The GA method also seemed to improve spatial accuracy of KF and KS estimates compared with conventional linear radial sampling. This improvement can be contributed to the combination of the GA trajectory, which fills in the whole k-space gradually, with the state estimation approach, where the states are correlated in time through the models and the structure of the filtering procedure. The spatial regularization methods used in [45] could also be implemented into the state estimation with data-driven noise covariances (Algorithm 1). However, in the present setup with GA sampling, the spatial regularization provided only a minor improvement to the image quality while increased significantly the computational cost. The process noise covariance presented here could also be made to vary with time as it was done in, e.g., [37]. This allows the estimates to be temporally less noisy in times when there are no rapid changes in the data. However, as this effect comes with a decrease in the process noise variances it can lead to lagging during the points of rapid changes, depending on the sensitivity of the covariance. The increase in the variance values to prevent this lag can, on the other hand, lead to noisier estimates, as happened in our experiments. Based on our experiments, we found that the stationary covariance approximation employed in this paper led to a reliable construction for the state noise covariance.

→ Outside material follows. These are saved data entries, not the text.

$ cat config.mk
export PLATFORM = sky130hd
export DESIGN_NAME = memi_load_ctrl_flat
export DESIGN_NICKNAME = d
export VERILOG_FILES = /design/src/rtl/memi_load_ctrl_if.sv /design/src/rtl/memi_load_ctrl.sv /design/src/flat_wrapper.sv
export SDC_FILE = /design/constraint.sdc
export NUM_CORES = 1
export LEC_CHECK = 0
export BUFFER_PORTS_ARGS = -buffer_cell sky130_fd_sc_hd__buf_2
export CORE_AREA = 2 2 376 378
export DETAILED_ROUTE_END_ITERATION = 8
export DIE_AREA = 0 0 378 380
export SLEW_MARGIN = 30
export SYNTH_ARGS = -nofsm -noshare
export SYNTH_HDL_FRONTEND = slang
export SYNTH_SLANG_ARGS = --single-unit
$ cat constraint.sdc
create_clock -name CLK -period 2.35 [get_ports CLK]
set_input_delay 0.235 -clock CLK [delete_from_list [all_inputs] [get_ports CLK]]
set_output_delay 0.235 -clock CLK [all_outputs]
set_load 0.005 [all_outputs]
$ cat src/rtl/memi_load_ctrl_if.sv
// Loader, fetch and memory-side signals of the instruction-memory sequencer.
// The sequencer uses the slave view; loader/fetcher/memory models use master.
interface memi_load_ctrl_if #(
    parameter int ADRS = 14,
    parameter int BITS = 128,
    parameter int LENW = 15
);
    logic              LD_START;
    logic [ADRS-1:0]   LD_BASE;
    logic [LENW-1:0]   LD_LEN;
    logic              LD_VALID;
    logic [BITS-1:0]   LD_DATA;
    logic              LD_READY;
    logic              LD_BUSY;
    logic              LD_DONE;
    logic              SWAP_REQ;
    logic              SWAP_ACK;
    logic              FE_REQ;
    logic [ADRS-2:0]   FE_ADDR;
    logic              FE_VALID;
    logic [2*BITS-1:0] FE_DATA;
    logic [ADRS-1:0]   RA;
    logic [ADRS-1:0]   WA;
    logic [2*BITS-1:0] DW;
    logic              RCEB;
    logic              WCEB;
    logic              BANK;
    logic [2*BITS-1:0] QW;

    modport slave (
        input  LD_START, LD_BASE, LD_LEN, LD_VALID, LD_DATA, SWAP_REQ,
               FE_REQ, FE_ADDR, QW,
        output LD_READY, LD_BUSY, LD_DONE, SWAP_ACK, FE_VALID, FE_DATA,
               RA, WA, DW, RCEB, WCEB, BANK
    );

    modport master (
        output LD_START, LD_BASE, LD_LEN, LD_VALID, LD_DATA, SWAP_REQ,
               FE_REQ, FE_ADDR, QW,
        input  LD_READY, LD_BUSY, LD_DONE, SWAP_ACK, FE_VALID, FE_DATA,
               RA, WA, DW, RCEB, WCEB, BANK
    );
endinterface

$ cat src/rtl/memi_load_ctrl.sv
// Double-banked instruction memory sequencer: loads the inactive bank,
// serves line fetches from the active bank and swaps banks on request.
module memi_load_ctrl #(
    parameter int ADRS = 14,
    parameter int BITS = 128,
    parameter int LENW = 15
) (
    input  logic           CLK,
    input  logic           RST,
    memi_load_ctrl_if.slave bus
);

    typedef enum logic [1:0] {
        ST_IDLE   = 2'd0,
        ST_LOAD   = 2'd1,
        ST_LOADED = 2'd2
    } state_t;

    localparam logic [ADRS-1:0] PTR_ONE  = {{(ADRS-1){1'b0}}, 1'b1};
    localparam logic [LENW-1:0] CNT_ONE  = {{(LENW-1){1'b0}}, 1'b1};
    localparam logic [LENW-1:0] CNT_ZERO = {LENW{1'b0}};

    state_t          state_r;
    state_t          state_s;
    logic            bank_r;
    logic [ADRS-1:0] ptr_r;
    logic [LENW-1:0] cnt_r;
    logic            fe_valid_r;
    logic            ld_ready_s;
    logic            beat_s;
    logic            swap_ack_s;
    logic            start_s;

    // Next-state and handshake decode; a pending swap always beats a new load
    always_comb begin
        state_s    = state_r;
        ld_ready_s = 1'b0;
        beat_s     = 1'b0;
        swap_ack_s = 1'b0;
        start_s    = 1'b0;
        case (state_r)
            ST_IDLE, ST_LOADED: begin
                if (bus.SWAP_REQ) begin
                    swap_ack_s = 1'b1;
                    state_s    = ST_IDLE;
                end else if (bus.LD_START) begin
                    start_s = 1'b1;
                    state_s = (bus.LD_LEN != CNT_ZERO) ? ST_LOAD : ST_LOADED;
                end else begin
                    state_s = state_r;
                end
            end
            ST_LOAD: begin
                ld_ready_s = 1'b1;
                if (bus.LD_VALID) begin
                    beat_s  = 1'b1;
                    state_s = (cnt_r == CNT_ONE) ? ST_LOADED : ST_LOAD;
                end else begin
                    state_s = ST_LOAD;
                end
            end
            default: begin
                state_s = ST_IDLE;
            end
        endcase
    end

    // State, bank select, load pointer/count and fetch-valid registers
    always_ff @(posedge CLK) begin
        if (RST) begin
            state_r    <= ST_IDLE;
            bank_r     <= 1'b0;
            ptr_r      <= {ADRS{1'b0}};
            cnt_r      <= CNT_ZERO;
            fe_valid_r <= 1'b0;
        end else begin
            state_r    <= state_s;
            fe_valid_r <= bus.FE_REQ;
            if (swap_ack_s) begin
                bank_r <= ~bank_r;
            end
            if (start_s) begin
                ptr_r <= bus.LD_BASE;
                cnt_r <= bus.LD_LEN;
            end else if (beat_s) begin
                ptr_r <= ptr_r + PTR_ONE;
                cnt_r <= cnt_r - CNT_ONE;
            end
        end
    end

    assign bus.LD_READY = ld_ready_s;
    assign bus.LD_BUSY  = (state_r == ST_LOAD);
    assign bus.LD_DONE  = (state_r == ST_LOADED);
    assign bus.SWAP_ACK = swap_ack_s;
    assign bus.WCEB     = ~beat_s;
    assign bus.WA       = ptr_r;
    assign bus.DW       = {bus.LD_DATA, bus.LD_DATA};
    // The memory realigns the two RAM halves of a line itself
    assign bus.RA       = {bus.FE_ADDR, 1'b0};
    assign bus.RCEB     = ~bus.FE_REQ;
    assign bus.FE_VALID = fe_valid_r;
    assign bus.FE_DATA  = bus.QW;
    assign bus.BANK     = bank_r;

endmodule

In this paper, we employed the same process noise covariance for both real and imaginary parts. As previously mentioned, using separate covariances is also a possibility. However, in our tests, using separate process noise covariances gave slightly less noisy estimates temporally with some lagging in certain pixels or temporally noisier estimates with no lag, but the computational times were twice as much.

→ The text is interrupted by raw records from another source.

### config.mk
export PLATFORM = sky130hd
export DESIGN_NAME = ps2_key_tracker
export DESIGN_NICKNAME = d
export VERILOG_FILES = /design/src/rtl/ps2_pkg.sv /design/src/rtl/ps2_seq_timer.sv /design/src/rtl/ps2_key_tracker.sv
export SDC_FILE = /design/constraint.sdc
export NUM_CORES = 1
export LEC_CHECK = 0
export ABC_AREA = 1
export CORE_MARGIN = 3
export CORE_UTILIZATION = 38
export DETAILED_ROUTE_END_ITERATION = 7
export PLACE_DENSITY = 0.66
export REMOVE_ABC_BUFFERS = 1
export SYNTH_ARGS = -nofsm -noshare
export SYNTH_HDL_FRONTEND = slang
export SYNTH_SLANG_ARGS = --single-unit
### constraint.sdc
create_clock -name clk -period 2.54 [get_ports clk]
set_clock_uncertainty 0.1 [all_clocks]
set_input_delay 0.508 -clock clk [delete_from_list [all_inputs] [get_ports clk]]
set_output_delay 0.508 -clock clk [all_outputs]
set_load 0.01 [all_outputs]
### src/rtl/ps2_pkg.sv
// rtl/ps2_pkg.sv - shared PS/2 scan-code set 2 constants, FSM state and key-code types
package ps2_pkg;

  localparam logic [7:0] PS2_EXT         = 8'hE0;
  localparam logic [7:0] PS2_BRK         = 8'hF0;
  localparam logic [7:0] PS2_BAT         = 8'hAA;
  localparam logic [7:0] PS2_PAUSE       = 8'hE1;
  localparam logic [7:0] PS2_FAKE_LSHIFT = 8'h12;
  localparam logic [7:0] PS2_FAKE_PRTSC  = 8'h59;
  localparam logic [7:0] PS2_ERR_00      = 8'h00;
  localparam logic [7:0] PS2_ERR_FF      = 8'hFF;
  localparam logic [7:0] PS2_ERR_FC      = 8'hFC;

  typedef logic [1:0] ps2_state_t;
  localparam ps2_state_t ST_IDLE    = 2'd0;
  localparam ps2_state_t ST_EXT     = 2'd1;
  localparam ps2_state_t ST_BRK     = 2'd2;
  localparam ps2_state_t ST_EXT_BRK = 2'd3;

  // {extended, scan byte}; also consumed by the key-mapping stage
  typedef logic [8:0] key_code_t;

  function automatic logic is_fake_shift(input logic [7:0] b);
    return (b == PS2_FAKE_LSHIFT) || (b == PS2_FAKE_PRTSC);
  endfunction

  function automatic logic is_prefix(input logic [7:0] b);
    return (b == PS2_EXT) || (b == PS2_BRK);
  endfunction

endpackage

Instead of using the split form presented in this paper, we could do all the Kalman filter computations in complex-space by using the method implemented in [7]. However, this method is computationally more demanding and, in our experiments, provided no improvement in the quality of the KF estimates.

In this work, the state evolution model was a simple random walk process. A topic of future research could be the improvement of the method by using more advanced state evolution models for encoding temporal prior information. These could be, for example, based on simple models of the physiological signals [31], or if slow changes are expected, based on kinematic models [38] where the rate of change of the signal derivatives is controlled by using a higher-order time series model. These approaches, however, have the complication that the computational demand increases due to the increased number of unknown state variables.

All the methods used in this paper, in addition to the methods of our previous paper and methods that were tested for this paper, but not presented here, will be available in the open-source software High-dimensional Kalman filter toolbox (HELMET). This will be freely available from GitHub [44].

In this study, the state estimation approach was evaluated using a time step of single k-space spoke. The time resolution and sampling can in principle be selected quite freely, for example one could use more than one spoke per time instant or use the data in the sliding window manner. However, in our experiments this does not produce improvement in spatial resolution while it does lower the temporal resolution.